Until fairly recently, it was generally thought that the use of grains for food was a Neolithic innovation, that we only started eating grain after we started farming. But around 2004, analysis of a 23,000 year old site in Israel showed that the inhabitants were eating wheat and barley, as well as small-grained grasses -- and even suggested that they were baking grain-flour dough back that far. That makes breaking bread an ancient tradition indeed.
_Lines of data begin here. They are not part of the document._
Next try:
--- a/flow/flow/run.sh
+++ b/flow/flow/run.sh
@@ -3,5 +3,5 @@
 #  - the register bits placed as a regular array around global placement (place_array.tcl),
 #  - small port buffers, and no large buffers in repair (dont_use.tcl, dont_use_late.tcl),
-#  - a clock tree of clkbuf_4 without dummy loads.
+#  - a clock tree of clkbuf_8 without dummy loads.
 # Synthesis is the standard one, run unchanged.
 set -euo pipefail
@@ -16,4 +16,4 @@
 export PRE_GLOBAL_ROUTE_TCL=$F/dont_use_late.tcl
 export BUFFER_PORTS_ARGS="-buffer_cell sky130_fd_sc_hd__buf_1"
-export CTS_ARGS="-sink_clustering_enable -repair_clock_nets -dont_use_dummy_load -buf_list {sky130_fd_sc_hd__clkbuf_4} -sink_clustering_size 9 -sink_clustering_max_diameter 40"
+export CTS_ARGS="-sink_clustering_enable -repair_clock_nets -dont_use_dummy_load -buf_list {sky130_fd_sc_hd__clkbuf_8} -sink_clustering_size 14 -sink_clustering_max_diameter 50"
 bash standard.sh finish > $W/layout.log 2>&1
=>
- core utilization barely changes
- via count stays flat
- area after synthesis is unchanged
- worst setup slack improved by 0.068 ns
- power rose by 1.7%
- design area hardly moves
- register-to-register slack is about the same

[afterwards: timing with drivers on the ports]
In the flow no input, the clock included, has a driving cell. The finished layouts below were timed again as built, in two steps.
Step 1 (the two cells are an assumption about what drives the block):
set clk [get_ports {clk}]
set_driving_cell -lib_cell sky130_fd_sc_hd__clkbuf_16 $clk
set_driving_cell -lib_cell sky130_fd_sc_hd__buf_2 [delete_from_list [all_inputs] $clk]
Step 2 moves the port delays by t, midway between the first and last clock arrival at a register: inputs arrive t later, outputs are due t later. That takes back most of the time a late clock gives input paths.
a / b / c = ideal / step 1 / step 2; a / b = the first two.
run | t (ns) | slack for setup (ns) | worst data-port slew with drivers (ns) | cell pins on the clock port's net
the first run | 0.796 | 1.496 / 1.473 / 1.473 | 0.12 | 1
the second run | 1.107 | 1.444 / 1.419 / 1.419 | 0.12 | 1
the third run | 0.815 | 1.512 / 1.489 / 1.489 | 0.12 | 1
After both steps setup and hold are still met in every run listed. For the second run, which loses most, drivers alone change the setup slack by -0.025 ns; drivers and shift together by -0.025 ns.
From an optimization exercise on the open Yosys and OpenROAD flow, aimed at a short achievable clock period and few clock cycles per item; shortcuts taken in it are not production practice. Only simulation tests tie the RTL to the original design; equivalence was not proved. Power is estimated from default activity; no workload was simulated.

## rev 12
==> flow/design.v <==
package cpu_pkg;
    localparam int xlen = 32;
    localparam int reg_addr_width = 5;
    typedef logic [xlen-1:0] word_t;
    typedef logic [reg_addr_width-1:0] reg_addr_t;
    localparam logic [6:0] op_imm    = 7'b0010011;
    localparam logic [6:0] op_reg    = 7'b0110011;
    localparam logic [6:0] op_lui    = 7'b0110111;
    localparam logic [6:0] op_auipc  = 7'b0010111;
    localparam logic [6:0] op_jal    = 7'b1101111;
    localparam logic [6:0] op_branch = 7'b1100011;
endpackage
module pipeline_cpu (
    input  logic clk,
    input  logic rst,
    output cpu_pkg::word_t imem_addr,
    input  cpu_pkg::word_t imem_data,
    output logic retire_valid,
    output cpu_pkg::word_t retire_pc,
    output cpu_pkg::reg_addr_t retire_rd,
    output cpu_pkg::word_t retire_data,
    output logic retire_illegal
);
    logic [11:0] f_idx;      
    logic        f_known;    
    logic [31:0] f_pc;
    assign imem_addr = {18'b0, f_idx, 2'b00};
    logic        f_jal, f_br, f_same, f_br_pred, f_pred, f_seq;
    logic [2:0]  f_f3;
    logic [11:0] f_jimm, f_bimm, f_tj, f_tb, f_t1, f_next;
    assign f_jal  = imem_data[6:0] == cpu_pkg::op_jal;
    assign f_br   = imem_data[6:0] == cpu_pkg::op_branch;
    assign f_f3   = imem_data[14:12];
    assign f_same = imem_data[19:15] == imem_data[24:20];
    assign f_br_pred = f_br && ((f_f3 == 3'b000 && (imem_data[31] || f_same))
                             || (f_f3 == 3'b001 && !f_same));
    assign f_pred = f_jal || f_br_pred;
    assign f_seq  = !f_pred;
    assign f_jimm = {imem_data[13:12], imem_data[20], imem_data[30:22]};
    assign f_bimm = {imem_data[31], imem_data[31], imem_data[7], imem_data[30:25], imem_data[11:9]};
    assign f_tj = f_idx + f_jimm;
    assign f_tb = f_idx + f_bimm;
    assign f_t1 = f_idx + 12'd1;
    assign f_next = ({12{f_jal}} & f_tj) | ({12{f_br_pred}} & f_tb) | ({12{f_seq}} & f_t1);
    logic        d_valid;
    logic [31:0] d_instr;
    logic [31:0] d_pc;
    logic        d_pred;
    logic [6:0]  d_op;
    logic [4:0]  d_rd, d_rs1, d_rs2;
    logic [2:0]  d_f3;
    logic [31:0] d_imm_i, d_imm_u, d_imm_b, d_imm_j;
    logic        d_is_imm, d_is_reg, d_is_lui, d_is_auipc, d_is_jal, d_is_br, d_legal;
    logic        d_writes;
    logic [31:0] d_pc4, d_pcb, d_pcj, d_pcu, d_next_pc, d_alt_pc;
    assign d_op  = d_instr[6:0];
    assign d_rd  = d_instr[11:7];
    assign d_f3  = d_instr[14:12];
    assign d_rs1 = d_instr[19:15];
    assign d_rs2 = d_instr[24:20];
    assign d_imm_i = {{20{d_instr[31]}}, d_instr[31:20]};
    assign d_imm_u = {d_instr[31:12], 12'b0};
    assign d_imm_b = {{19{d_instr[31]}}, d_instr[31], d_instr[7], d_instr[30:25], d_instr[11:8], 1'b0};
    assign d_imm_j = {{11{d_instr[31]}}, d_instr[31], d_instr[19:12], d_instr[20], d_instr[30:21], 1'b0};
    assign d_is_imm   = d_op == cpu_pkg::op_imm;
    assign d_is_reg   = d_op == cpu_pkg::op_reg;
    assign d_is_lui   = d_op == cpu_pkg::op_lui;
    assign d_is_auipc = d_op == cpu_pkg::op_auipc;
    assign d_is_jal   = d_op == cpu_pkg::op_jal;
    assign d_is_br    = d_op == cpu_pkg::op_branch;
    assign d_legal    = d_is_imm || d_is_reg || d_is_lui || d_is_auipc || d_is_jal || d_is_br;
    assign d_writes   = d_legal && !d_is_br && d_rd != 5'd0;
    assign d_pc4 = d_pc + 32'd4;
    assign d_pcb = d_pc + d_imm_b;
    assign d_pcj = d_pc + d_imm_j;
    assign d_pcu = d_pc + d_imm_u;
    assign d_next_pc = ({32{!d_pred}} & d_pc4) | ({32{d_pred && d_is_jal}} & d_pcj)
                     | ({32{d_pred && !d_is_jal}} & d_pcb);
    assign d_alt_pc  = d_pred ? d_pc4 : d_pcb;
    logic [31:0] regs [1:31];
    logic [31:1] d_rsel_a, d_rsel_b;
    logic        d_wsel_a, d_wsel_b;
    logic [31:0] w_a, w_b;
    always_comb begin
        w_a = {32{d_wsel_a}} & retire_data;
        w_b = {32{d_wsel_b}} & retire_data;
        for (int i = 1; i < 32; i++) begin
            w_a = w_a | ({32{d_rsel_a[i]}} & regs[i]);
            w_b = w_b | ({32{d_rsel_b[i]}} & regs[i]);
        end
    end
    logic        e_wen;      
    logic [4:0]  e_rd;
    logic [4:0]  f_rs1, f_rs2;
    logic        f_wsel_a, f_wsel_b;
    logic [31:1] f_rsel_a, f_rsel_b;
    assign f_rs1 = imem_data[19:15];
    assign f_rs2 = imem_data[24:20];
    assign f_wsel_a = e_wen && e_rd == f_rs1;
    assign f_wsel_b = e_wen && e_rd == f_rs2;
    always_comb begin
        for (int i = 1; i < 32; i++) begin
            f_rsel_a[i] = !f_wsel_a && f_rs1 == 5'(i);
            f_rsel_b[i] = !f_wsel_b && f_rs2 == 5'(i);
        end
    end
    logic        d_use_rs2;
    logic [31:0] d_b_nf;
    assign d_use_rs2 = d_is_reg || d_is_br;
    always_comb begin
        if (d_use_rs2)        d_b_nf = w_b;
        else if (d_is_imm)    d_b_nf = d_imm_i;
        else if (d_is_lui)    d_b_nf = d_imm_u;
        else if (d_is_auipc)  d_b_nf = d_pcu;
        else                  d_b_nf = d_pc4;    
    end
    logic d_sel_add, d_sel_sub, d_sel_sll, d_sel_slt, d_sel_xor, d_sel_srl, d_sel_or, d_sel_and, d_sel_b;
    logic d_alu, d_sub;
    assign d_alu = d_is_imm || d_is_reg;
    assign d_sub = d_is_reg && d_instr[31:25] == 7'b0100000;
    assign d_sel_add = d_alu && (d_f3 == 3'b000 || d_f3 == 3'b011);
    assign d_sel_sub = d_alu && d_f3 == 3'b000 && d_sub;
    assign d_sel_sll = d_alu && d_f3 == 3'b001;
    assign d_sel_slt = d_alu && d_f3 == 3'b010;
    assign d_sel_xor = d_alu && d_f3 == 3'b100;
    assign d_sel_srl = d_alu && d_f3 == 3'b101;
    assign d_sel_or  = d_alu && d_f3 == 3'b110;
    assign d_sel_and = d_alu && d_f3 == 3'b111;
    assign d_sel_b   = !d_alu;
    logic        e_valid, e_writes, e_illegal;
    logic [31:0] e_pc, e_a, e_b, e_alt_pc;
    logic        e_sel_add, e_sel_sub, e_sel_sll, e_sel_slt, e_sel_xor, e_sel_srl, e_sel_or, e_sel_and, e_sel_b;
    logic        e_br, e_beq, e_bne, e_pred;
    logic [31:0] e_sum, e_result;
    logic        e_sub;
    logic [4:0]  e_shamt;    
    logic        e_lt, e_eq, e_taken, e_mispredict;
    assign e_sum = e_a + (e_b ^ {32{e_sub}}) + {31'b0, e_sub};
    assign e_lt  = (e_a[31] != e_b[31]) ? e_a[31] : e_sum[31];
    logic [31:0] e_other;
    assign e_other  = ({32{e_sel_sll}} & (e_a << e_shamt))
                    | ({32{e_sel_slt}} & {31'b0, e_lt})
                    | ({32{e_sel_xor}} & (e_a ^ e_b))
                    | ({32{e_sel_srl}} & (e_a >> e_shamt))
                    | ({32{e_sel_or}}  & (e_a | e_b))
                    | ({32{e_sel_and}} & (e_a & e_b))
                    | ({32{e_sel_b}}   & e_b);
    assign e_result = ({32{e_sel_add}} & e_sum) | e_other;
    assign e_eq = e_a == e_b;
    assign e_taken = (e_beq && e_eq) || (e_bne && !e_eq);
    assign e_mispredict = e_valid && e_br && (e_taken != e_pred);
    logic d_fwd_a, d_fwd_b;
    assign d_fwd_a = e_wen && e_rd == d_rs1;
    assign d_fwd_b = e_wen && d_use_rs2 && e_rd == d_rs2;
    logic e_zero_ok, e_zero, e_sum0;
    logic d_res_both, d_res_zero, d_resolved;
    logic d_m_eq, d_m_ne, d_mispredict;
    assign e_sum0 = !(e_a[0] ^ e_b[0]) && ((e_a[31:1] ^ e_b[31:1]) == (e_a[30:0] | e_b[30:0]));
    assign e_zero_ok = e_sel_add || e_sel_xor || e_sel_or || e_sel_and || e_sel_b;
    assign e_zero = (e_sel_add && (e_sub ? e_eq : e_sum0))
                 || (e_sel_xor && e_eq)
                 || (e_sel_or && (e_a | e_b) == 32'd0)
                 || (e_sel_and && (e_a & e_b) == 32'd0)
                 || (e_sel_b && e_b == 32'd0);
    assign d_res_both = d_fwd_a && d_fwd_b;
    assign d_res_zero = ((d_fwd_a && d_rs2 == 5'd0) || (d_fwd_b && d_rs1 == 5'd0)) && e_zero_ok;
    assign d_resolved = d_res_both || d_res_zero;
    assign d_m_eq = d_valid && d_is_br && ((d_f3 == 3'b000) != d_pred);
    assign d_m_ne = d_valid && d_is_br && ((d_f3 == 3'b001) != d_pred);
    assign d_mispredict = (d_res_both && d_m_eq)
                       || (d_res_zero && (e_zero ? d_m_eq : d_m_ne));
    always_ff @(posedge clk) begin
        if (rst) begin
            f_idx <= 12'd0;
            f_known <= 1'b1;
            d_valid <= 1'b0;
            e_valid <= 1'b0;
            e_wen <= 1'b0;
            retire_valid <= 1'b0;
        end else begin
            retire_valid <= e_valid;
            if (e_mispredict) begin
                f_idx <= e_alt_pc[13:2];
                f_known <= 1'b1;
                d_valid <= 1'b0;
                e_valid <= 1'b0;
                e_wen <= 1'b0;
            end else begin
                f_idx <= d_mispredict ? d_alt_pc[13:2] : f_next;
                f_known <= d_mispredict;
                d_valid <= !d_mispredict;
                e_valid <= d_valid;
                e_wen <= d_valid && d_writes;
            end
        end
    end
    always_ff @(posedge clk) begin
        f_pc <= rst ? 32'd0 : e_mispredict ? e_alt_pc : d_alt_pc;
        d_instr <= imem_data;
        d_rsel_a <= f_rsel_a;
        d_rsel_b <= f_rsel_b;
        d_wsel_a <= f_wsel_a;
        d_wsel_b <= f_wsel_b;
        d_pred <= f_pred;
        d_pc <= f_known ? f_pc : d_next_pc;
        e_pc <= d_pc;
        e_a <= ({32{d_fwd_a && e_sel_add}} & e_sum) | ({32{d_fwd_a}} & e_other) | ({32{!d_fwd_a}} & w_a);
        e_b <= ({32{d_fwd_b && e_sel_add}} & e_sum) | ({32{d_fwd_b}} & e_other) | ({32{!d_fwd_b}} & d_b_nf);
        if (d_sel_sll || d_sel_srl) begin
            e_shamt <= d_fwd_b ? e_result[4:0] : d_b_nf[4:0];
        end
        e_alt_pc <= d_alt_pc;
        e_rd <= d_rd;
        e_writes <= d_writes;
        e_illegal <= !d_legal;
        e_sel_add <= d_sel_add;
        e_sub <= d_sel_sub || d_sel_slt;
        e_sel_sll <= d_sel_sll;
        e_sel_slt <= d_sel_slt;
        e_sel_xor <= d_sel_xor;
        e_sel_srl <= d_sel_srl;
        e_sel_or <= d_sel_or;
        e_sel_and <= d_sel_and;
        e_sel_b <= d_sel_b;
        e_br <= d_is_br && !d_resolved;    
        e_beq <= d_f3 == 3'b000;
        e_bne <= d_f3 == 3'b001;
        e_pred <= d_pred;
        retire_pc <= e_pc;
        retire_rd <= e_writes ? e_rd : 5'd0;     
        retire_data <= e_writes ? e_result : 32'd0;
        retire_illegal <= e_illegal;
    end
    logic [31:1] w_we;
    always_ff @(posedge clk) begin
        for (int i = 1; i < 32; i++) begin
            w_we[i] <= !rst && e_valid && e_writes && e_rd == 5'(i);
        end
    end
    always_ff @(posedge clk) begin
        for (int i = 1; i < 32; i++) begin
            if (rst) begin
                regs[i] <= 32'd0;
            end else if (w_we[i]) begin
                regs[i] <= retire_data;
            end
        end
    end
endmodule
From an optimization exercise on the open Yosys and OpenROAD flow, aimed at small area; shortcuts taken in it are not production practice. Only simulation tests tie the RTL to the original design; equivalence was not proved. No activity file was given, so power comes from the tool's default toggle rates.

Design int_core, start of the top module:
module int_core (
    input  logic                      clk,
    input  logic                      rst,
    input  logic                      inst_valid_i,
    input  logic [32-1:0]   inst_data_i,
    output logic                      wb_valid_o,
    output logic [5-1:0]  wb_addr_o,
    output logic [32-1:0]     wb_data_o,
    output logic                      illegal_o
);
    logic                      legal;
    logic                      special;
    logic                      a_shamt;
    logic [5-1:0]  shamt;
    logic [32-1:0]     imm;
    logic                      shift;
    logic [3:0]                f;
    logic [5-1:0]  dst;
    logic [5-1:0]  rs;
    logic [5-1:0]  rt;
    logic [32-1:0]     rf_a;
    logic [32-1:0]     rf_b;
    logic                      fwd_a;
    logic                      fwd_b;
    logic [32-1:0]     a_in;
    logic [32-1:0]     b_in;
    logic                      ex_wb;
    logic                      ex_ill;
    logic                      ex_shift;
    logic [3:0]                ex_f;
    logic [5-1:0]  ex_dst;
    logic [32-1:0]     ex_a;
    logic [32-1:0]     ex_b;
    logic [32-1:0]     res;
    assign rs = inst_data_i[RS_MSB:RS_LSB];
    assign rt = inst_data_i[RT_MSB:RT_LSB];
    inst_decoder u_dec (
        .inst_i    (inst_data_i),
        .legal_o   (legal),
        .special_o (special),
        .a_shamt_o (a_shamt),
        .shamt_o   (shamt),
        .imm_o     (imm),
        .shift_o   (shift),
        .f_o       (f),
        .dst_o     (dst)
    );
    reg_file u_rf (
        .clk          (clk),
        .rst          (rst),
        .a_ext_i      (a_shamt),
        .a_reg_i      (!a_shamt && !fwd_a),
        .a_addr_i     (rs),
        .a_ext_data_i (shamt),
        .a_data_o     (rf_a),
        .b_ext_i      (!special),
        .b_reg_i      (special && !fwd_b),
        .b_addr_i     (rt),
        .b_ext_data_i (imm),
        .b_data_o     (rf_b),
        .we_i         (ex_wb),
        .waddr_i      (ex_dst),
        .wdata_i      (res)
    );
    assign fwd_a = ex_wb && !a_shamt && (rs == ex_dst);
  ...
export LEC_CHECK = 0
export CAP_MARGIN = 20
export CORE_MARGIN = 2
export CORE_UTILIZATION = 45
export SLEW_MARGIN = 20
export SYNTH_HIERARCHICAL = 1
create_clock -name core_clock -period 5.5 [get_ports {clk}]
standard.sh (not shown) runs the stock make flow with config.mk's settings and CLKGATE_MAP_FILE= SYNTH_SCRIPT=/design/flow/synth_recipe.tcl, a recipe that flattens the netlist after the stock synthesis.
==> flow/flow/run.sh <==
#!/bin/bash
# Own layout flow: the standard flow (standard.sh) with two knobs ORFS
# reads from the environment:
#  - port buffers use the smallest buffer cell instead of the default pick;
#  - clock tree: larger sink clusters and no dummy loads.
# Every input and output port is still buffered, and the clock tree is built
# by TritonCTS as usual. make's full output goes to flow_make.log here; each
# ORFS step also keeps its own log under orfs/logs/.
set -euo pipefail
export BUFFER_PORTS_ARGS="-buffer_cell sky130_fd_sc_hd__buf_1"
export CTS_ARGS="-sink_clustering_enable -repair_clock_nets -sink_clustering_size 24 -sink_clustering_max_diameter 120 -dont_use_dummy_load"
bash standard.sh > flow_make.log 2>&1
The baseline finished with timing, DRC and antenna clean.
Change:
- PLACE_DENSITY: default -> 0.72
The new run passed the timing, DRC and antenna checks.
Global-route usage goes down by 3.3 points.
Worst setup slack improved by 160 ps.
Sequential power is about the same.
Via count falls by 0.40%.
Total power went down by 1.3%.
Final area stays flat.
Count of clock-buffer cells in the layout decreases by 1.


Setup of willow:
int_core, a different RTL version from the one above (not shown whole).
Size in the first run: about 1100 flip-flops, about 74 I/O pins.
==> flow/design.v (excerpt) <==
module int_core (
    input  logic                      clk,
    input  logic                      rst,
    input  logic                      inst_valid_i,
    input  logic [32-1:0]   inst_data_i,
    output logic                      wb_valid_o,
    output logic [5-1:0]  wb_addr_o,
    output logic [32-1:0]     wb_data_o,
    output logic                      illegal_o
);
export LEC_CHECK = 0
export CAP_MARGIN = 5
export CORE_MARGIN = 2
export CORE_UTILIZATION = 45
export SLEW_MARGIN = 5
export SYNTH_HIERARCHICAL = 1
create_clock -name core_clock -period 5.5 [get_ports {clk}]
Scripts as last shown in full above: flow/flow/run.sh
Although it ran to completion, willow produced a layout that fails the final checks because of capacitance limit, slew limit.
Two years ago, Mercader and colleagues excavated a cave in Mozambique called Ngalue. They uncovered an assortment of stone tools in a layer of sediment deposited on the cave floor 42,000 to 105,000 years ago. The tools can't be directly dated, but Mercader presumes that the ones buried deepest in the layer are at least 100,000 years old. Other researchers had identified tubers as an important food source during the Stone Age, so Mercader decided to check for starch residue on 70 stone tools from the cave, including scrapers, grinders, points, flakes, and drills.
About 80% of the tools had ample starchy residue, Mercader reports today in Science. The starches came from the African wine palm, the false banana, pigeon peas, wild oranges, and the African potato. But the vast majority--89%--came from sorghum, a grass that is still a dietary staple in many parts of Africa.
According to Mercader, the findings suggest that people living in Ngalue routinely brought starchy plants, including sorghum, to their cave. He doesn't have definitive evidence that they ate the grass but says it seems likely. "Why would you be bringing sorghum into the cave unless you are doing something with it?" he asks. "The simplest explanation is that it would be a food item."